Impact of elevated CO2 concentrations on the growth and ultrastructure of non-calcifying marine diatom (Chaetoceros gracilis F.Schütt)

Abstract The impacts of different CO 2 concentrations on the growth, physiology and ultrastructure of noncalcifying microalga Chaetoceros gracilis F.Schutt (Diatom) were studied. We incubated Ch. gracilis under different CO 2 concentrations, preindustrial and current ambient atmospheric concentrations (285 and 385 μatm, respectively) or predicted year-2100 CO 2 levels (550, 750 and 1050 μatm) in continuous culture conditions.
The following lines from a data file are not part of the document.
`config.mk`:
```
export PLATFORM = sky130hd
export DESIGN_NAME = ppu_bank_mapper
export DESIGN_NICKNAME = d
export VERILOG_FILES = /design/src/rtl/ppu_bank_pkg.sv /design/src/rtl/ppu_bank_regfile.sv /design/src/rtl/ppu_win_router.sv /design/src/rtl/ppu_lsb_patch.sv /design/src/rtl/ppu_bank_mapper.sv
export SDC_FILE = /design/constraint.sdc
export NUM_CORES = 1
export LEC_CHECK = 0
export ABC_AREA = 1
export ABC_CLOCK_PERIOD_IN_PS = 1800
export BUFFER_PORTS_ARGS = -buffer_cell sky130_fd_sc_hd__buf_4
export CORE_MARGIN = 1.5
export CORE_UTILIZATION = 47
export CTS_BUF_LIST = sky130_fd_sc_hd__clkbuf_2 sky130_fd_sc_hd__clkbuf_4 sky130_fd_sc_hd__clkbuf_8
export CTS_CLUSTER_SIZE = 16
export DETAILED_ROUTE_END_ITERATION = 10
export PLACE_DENSITY = 0.69
export SYNTH_ARGS = -nofsm -noshare
export SYNTH_HDL_FRONTEND = slang
export SYNTH_SLANG_ARGS = --single-unit
```
`constraint.sdc`:
```
create_clock -name clk -period 1.8 [get_ports clk]
set_clock_uncertainty 0.1 [all_clocks]
set_input_delay 0.18 -clock clk [delete_from_list [all_inputs] [get_ports clk]]
set_output_delay 0.18 -clock clk [all_outputs]
set_load 0.1 [all_outputs]
```
`src/rtl/ppu_bank_pkg.sv`:
```
package ppu_bank_pkg;

  localparam int NUM_BANK_REGS = 8;
  localparam int SEL_W         = $clog2(NUM_BANK_REGS);
  localparam int NUM_WIN       = 12;
  localparam int WIN_W         = $clog2(NUM_WIN);

  typedef enum logic [1:0] {
    MAP_1K    = 2'd0,
    MAP_2K    = 2'd1,
    MAP_MIX_A = 2'd2,
    MAP_MIX_B = 2'd3
  } map_mode_e;

  // bit order matters: the nametable override decodes bits 3:0 as one value
  typedef struct packed {
    logic      prg_ram_on;  // 7
    logic      spare;       // 6
    logic      lsb_sub;     // 5
    logic      nt_rom;      // 4
    logic      arr_hi;      // 3
    logic      arr_lo;      // 2
    map_mode_e mode;        // 1:0
  } ctrl_t;

  typedef enum logic [2:0] {
    LSB_KEEP = 3'd0,
    LSB_A10  = 3'd1,
    LSB_A11  = 3'd2,
    LSB_ZERO = 3'd3,
    LSB_ONE  = 3'd4
  } lsb_src_e;

endpackage

```
`src/rtl/ppu_bank_regfile.sv`:
```
module ppu_bank_regfile
  import ppu_bank_pkg::*;
#(
  parameter int                CPU_AW       = 16,
  parameter int                BANK_W       = 8,
  parameter logic [CPU_AW-1:0] BANK_LO_BASE = 16'hD000,
  parameter logic [CPU_AW-1:0] BANK_HI_BASE = 16'hE000,
  parameter logic [CPU_AW-1:0] CTRL_ADDR    = 16'hB003
) (
  input  logic                                  clk,
  input  logic                                  rst_n,
  input  logic                                  wr_fire,
  input  logic [CPU_AW-1:0]                     cpu_addr,
  input  logic [BANK_W-1:0]                     wr_data,
  output logic [NUM_BANK_REGS-1:0][BANK_W-1:0]  bank_q,
  output ctrl_t                                 ctrl_q
);

  localparam int HALF = NUM_BANK_REGS / 2;

  for (genvar g = 0; g < NUM_BANK_REGS; g++) begin : g_bank
    localparam logic [CPU_AW-1:0] BASE = (g < HALF) ? BANK_LO_BASE : BANK_HI_BASE;
    localparam logic [CPU_AW-1:0] ADDR = BASE + CPU_AW'(g % HALF);

    always_ff @(posedge clk or negedge rst_n) begin
      if (!rst_n) begin
        bank_q[g] <= '0;
      end else if (wr_fire && cpu_addr == ADDR) begin
        bank_q[g] <= wr_data;
      end
    end
  end

  always_ff @(posedge clk or negedge rst_n) begin
    if (!rst_n) begin
      ctrl_q <= '0;
    end else if (wr_fire && cpu_addr == CTRL_ADDR) begin
      ctrl_q <= ctrl_t'(wr_data[7:0]);
    end
  end

endmodule

```
`src/rtl/ppu_win_router.sv`:
```
module ppu_win_router
  import ppu_bank_pkg::*;
(
  input  logic [WIN_W-1:0] win,
  input  map_mode_e        mode,
  input  logic             arr_lo,
  output logic [SEL_W-1:0] sel,
  output logic             dbl,
  output logic             is_nt
);

  always_comb begin
    is_nt = win[3];
    sel   = '0;
    dbl   = 1'b0;
    if (!win[3]) begin
      unique case (mode)
        MAP_1K: sel = win[2:0];
        MAP_2K: begin
          sel = {1'b0, win[2:1]};
          dbl = 1'b1;
        end
        default: begin
          if (!win[2]) begin
            sel = win[2:0];
          end else begin
            sel = win[1] ? 3'd5 : 3'd4;
            dbl = 1'b1;
          end
        end
      endcase
    end else begin
      unique case (mode)
        MAP_1K:  sel = {2'b11, (arr_lo ? win[0] : win[1])};
        MAP_2K:  sel = {1'b1, win[1:0]};
        default: sel = {2'b11, (arr_lo ? win[1] : win[0])};
      endcase
    end
  end

endmodule

```
`src/rtl/ppu_lsb_patch.sv`:
```
module ppu_lsb_patch
  import ppu_bank_pkg::*;
(
  input  ctrl_t ctrl,
  input  logic  is_nt,
  input  logic  dbl,
  input  logic  a10,
  input  logic  a11,
  input  logic  reg_lsb,
  output logic  lsb
);

  lsb_src_e src;
  logic [3:0] nt_code;

  assign nt_code = {ctrl.arr_hi, ctrl.arr_lo, ctrl.mode};

  always_comb begin
    src = LSB_KEEP;
    if (ctrl.lsb_sub) begin
      if (!is_nt) begin
        src = dbl ? LSB_A10 : LSB_KEEP;
      end else begin
        case (nt_code)
          4'd0, 4'd7:   src = LSB_A10;
          4'd3, 4'd4:   src = LSB_A11;
          4'd8, 4'd15:  src = LSB_ZERO;
          4'd11, 4'd12: src = LSB_ONE;
          default:      src = LSB_KEEP;
        endcase
      end
    end
  end

  always_comb begin
    unique case (src)
      LSB_A10:  lsb = a10;
      LSB_A11:  lsb = a11;
      LSB_ZERO: lsb = 1'b0;
      LSB_ONE:  lsb = 1'b1;
      default:  lsb = reg_lsb;
    endcase
  end

endmodule

```
`src/rtl/ppu_bank_mapper.sv`:
```
module ppu_bank_mapper
  import ppu_bank_pkg::*;
#(
  parameter int                CPU_AW       = 16,
  parameter int                BANK_W       = 8,
  parameter logic [CPU_AW-1:0] BANK_LO_BASE = 16'hD000,
  parameter logic [CPU_AW-1:0] BANK_HI_BASE = 16'hE000,
  parameter logic [CPU_AW-1:0] CTRL_ADDR    = 16'hB003,
  parameter logic [2:0]        PRG_WIN_TAG  = 3'b011
) (
  input  logic              clk,
  input  logic              rst_n,
  input  logic              wr_valid,
  output logic              wr_ready,
  input  logic [CPU_AW-1:0] cpu_addr,
  input  logic [BANK_W-1:0] wr_data,
  input  logic [3:0]        ppu_a_hi,
  output logic [BANK_W-1:0] chr_bank,
  output logic              rom_en,
  output logic              ciram_en,
  output logic              ciram_a10,
  output logic              prg_ram_en
);

  logic                                 wr_fire;
  logic [NUM_BANK_REGS-1:0][BANK_W-1:0] bank_q;
  ctrl_t                                ctrl_q;
  logic [WIN_W-1:0]                     win;
  logic [SEL_W-1:0]                     sel;
  logic                                 dbl;
  logic                                 is_nt;
  logic [BANK_W-1:0]                    bank_raw;
  logic                                 lsb;

  assign wr_ready = 1'b1;
  assign wr_fire  = wr_valid & wr_ready;

  ppu_bank_regfile #(
    .CPU_AW      (CPU_AW),
    .BANK_W      (BANK_W),
    .BANK_LO_BASE(BANK_LO_BASE),
    .BANK_HI_BASE(BANK_HI_BASE),
    .CTRL_ADDR   (CTRL_ADDR)
  ) u_regs (
    .clk     (clk),
    .rst_n   (rst_n),
    .wr_fire (wr_fire),
    .cpu_addr(cpu_addr),
    .wr_data (wr_data),
    .bank_q  (bank_q),
    .ctrl_q  (ctrl_q)
  );

  // A13 set folds $2xxx and $3xxx onto the four nametable windows
  assign win = ppu_a_hi[3] ? {2'b10, ppu_a_hi[1:0]} : {1'b0, ppu_a_hi[2:0]};

  ppu_win_router u_router (
    .win   (win),
    .mode  (ctrl_q.mode),
    .arr_lo(ctrl_q.arr_lo),
    .sel   (sel),
    .dbl   (dbl),
    .is_nt (is_nt)
  );

  assign bank_raw = bank_q[sel];

  ppu_lsb_patch u_lsb (
    .ctrl   (ctrl_q),
    .is_nt  (is_nt),
    .dbl    (dbl),
    .a10    (ppu_a_hi[0]),
    .a11    (ppu_a_hi[1]),
    .reg_lsb(bank_raw[0]),
    .lsb    (lsb)
  );

  assign chr_bank   = {bank_raw[BANK_W-1:1], lsb};
  assign rom_en     = !is_nt || ctrl_q.nt_rom;
  assign ciram_en   = is_nt && !ctrl_q.nt_rom;
  assign ciram_a10  = ciram_en & lsb;
  assign prg_ram_en = ctrl_q.prg_ram_on && (cpu_addr[CPU_AW-1 -: 3] == PRG_WIN_TAG);

endmodule

```
==> impl.org, run 1 <==
** Global route
- Antenna violations before repair :: 0
- For this run, the total global-route usage over all layers was measured as 26.03%.
- Largest net degree at the start of global routing :: 41
- GRT overflow :: 0
- Global-route wire length before repair :: 16480 um
- Vias in the first global route :: 3404

** Synthesis
- In the post-synthesis netlist, the biggest area contributors are dfrtp_1 (50%), nand2_1 (14%), o21ai_0 (14%), nor2_1 (3.9%), inv_1 (2.9%).
- Netlist cell types :: 30
- Number of enable flip-flop cells after synthesis :: 0
- Counting flops with an async set or reset pin after synthesis yields a share of 100.0%.
- Yosys printed 0 warnings.
- Sequential cell area fraction in the yosys report :: 49.62%
- Post-synthesis average cell area :: 8.011 um2
- In the post-synthesis netlist, the cell with the most instances is nand2_1.
- Most frequently used flop master after synthesis :: dfrtp_1
- Cell type with the highest aggregate area in the netlist :: dfrtp_1
- The commonest cells after synthesis are nand2_1 (133), o21ai_0 (97), dfrtp_1 (71), nor2_1 (37), inv_1 (28).
- In this run the biggest area consumer among cell types represents between 40% and 50% of the synthesized area.
- Synthesis produced a netlist with a net count of ~480.
- Netlist area before placement :: 3581 um2
- Counting flops and latches in the post-synthesis netlist gives between 70 and 80.
- Synthesis produced a netlist whose cell count is 447.

** Cells and area
- Fill cells in the final layout number 563.
- Non-filler instance count after layout :: ~640
- Diodes inserted :: 0
- Area growth from synthesis to final layout :: 40.88%
- Net total in the final layout :: 567
- Layout cell share with drive strength beyond 1 :: between 30% and 40%

** Worst setup path
- Startpoint type of the worst setup path :: flop
- Type of element capturing the critical path :: primary output
- Along the worst path, the maximum fanout reaches 8.
- Most used cell along the critical path :: nand2_2
- The largest single stage delay on the critical path is 470 ps.
- The worst register-to-register path has a depth of 3.
- Required time worst endpoint :: 1520 ps
- In this design, the largest share of critical-path delay is due to simple AND/OR/NAND/NOR gates.
- Data arrival time at the worst-slack endpoint :: 2270 ps
- Type of the worst setup path :: reg -> out
- The critical path crosses 14 cells after its start point.
- Cells along the critical path :: buf_4 > nand2_2 > nand2_2 > nand2_4 > nand2_2 > o21ai_4 > buf_12 > nand3_2 > nand2_1 > nand2_1 > nand3_2 > nand2_2 > nor2_4 > buf_12
- Worst path bufs/invs :: 3
- Critical path's slowest cell :: dfrtp_2

** STA
- Setup repair after global routing could not meet its margin everywhere.
- Setup violations remaining at the end of the flow were counted as 9.
- In the post-route analysis, the smallest setup slack over all paths is -748.0 ps.
- The worst path in the final design needs a cycle of 2548 ps, including I/O delays and setup.
- Dividing the final minimum period by the clock period gives 141.6%.
- Number of max-slew violations in the final report :: 0
- Maximum frequency from static timing analysis :: roughly 390 MHz
- Final Hold Slack :: 113.9 ps
- Final-report hold violation count :: 0

** Placed design
- Final weighted congestion of routability-driven global placement :: 0.8714
- Post-detailed-placement half-perimeter wirelength :: 6808 um
- # port buffers :: between 40 and 50
- Number of placed instances, taps included :: 612

** CTS
- Clk sinks :: 71
- Clock-pin slew was measured on the worst setup and hold paths at about 70 ps.
- TritonCTS built the clock tree.
- Root buffer cell :: clkbuf_8
- Counting along the longest clock path gives a buffer depth of 2.
- H-tree lvl count :: 3
- Clock latency on the worst-skew pair, taken at its later pin, is 340 ps.
- TritonCTS Buffers :: 9

** Run status
- Result of the run :: complete, but fails checks
- The checks that failed: negative setup slack.

** Detailed routing
- In the routed layout, each cell is associated on average with a via count of approximately 5.4.
- Total Wirelength :: 10420 um
- Via count :: 3459
- Drt drc :: 0
- After the first detailed-routing iteration, the DRC count stood at 241.
- Final antenna-violating net count :: 0
- For this run, the detailed router's first-pass iteration total came to 4.
- Routed wire per std cell :: ~16 um

** Power and ir drop
- Ratio of total power to cell area :: 740.5 nW/um2
- Worst IR drop on VDD :: 0.0006856 V
- Leak :: 2.300 nW
- Total power consumption of the routed design :: 0.003736 W

** Die
- The initialized floorplan defines 31 standard-cell rows.
- The die covers 8151 um2.
- Measured along the x axis, the die boundary spans 90.29 um.
- The die is 90.29 um tall.
- Initial core utilization :: 48.85%
- I/O pin count :: 44
- Std-Cell Core Area :: 7331 um2

** Worst hold path
- Along the worst hold path, the cell count comes to 3.
- The worst hold path belongs to the class in -> reg.

** Flow run
- Across the run, the number of max-cap violations was 0.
The growth of Ch. gracilis measured as cell number was decreased by increasing the pCO 2 concentration from nowadays concentration (385 μatm) to 1050 μatm. The lowest percentage changes of oxidizable organic matter, nitrite, nitrate, phosphate and silicate were recorded at a higher pCO 2 (1050 μatm), and this is in consistence with the lowest recorded cell number indicating unsuitable conditions for the growth of Ch. gracilis. The minimum cell numbers obtained at higher levels of CO 2 clearly demonstrate that, low improvement occurred when the carbon level was raised. This was confirmed by a highly negative correlation between cell number and carbon dioxide partial pressure ( r  = −0.742, p  ⩽ 0.05). On the other hand, highest growth rate at pCO 2  = 385 μatm was also confirmed by the maximum uptake of nutrient salts (NO 3  = 68.96 μmol.l −1 , PO 4  = 29.75 μmol.l −1 , Si 2 O 3  = 36.99 μmol.l −1 ). Total protein, carbohydrate and lipid composition showed significant differences ( p  ⩽ 0.05) at different carbon dioxide concentrations during the exponential growth phase (day 8). Transmission Electron Microscopy of Ch. gracilis showed enlargement of the cell, chloroplast damage, disorganization and disintegration of thylakoid membranes; cell lysis occurs at a higher CO 2 concentration (1050 μatm). It is concluded from this regression equation and from the results that the growth of Ch. gracilis is expected to decrease by increasing pCO 2 and increasing ocean acidification.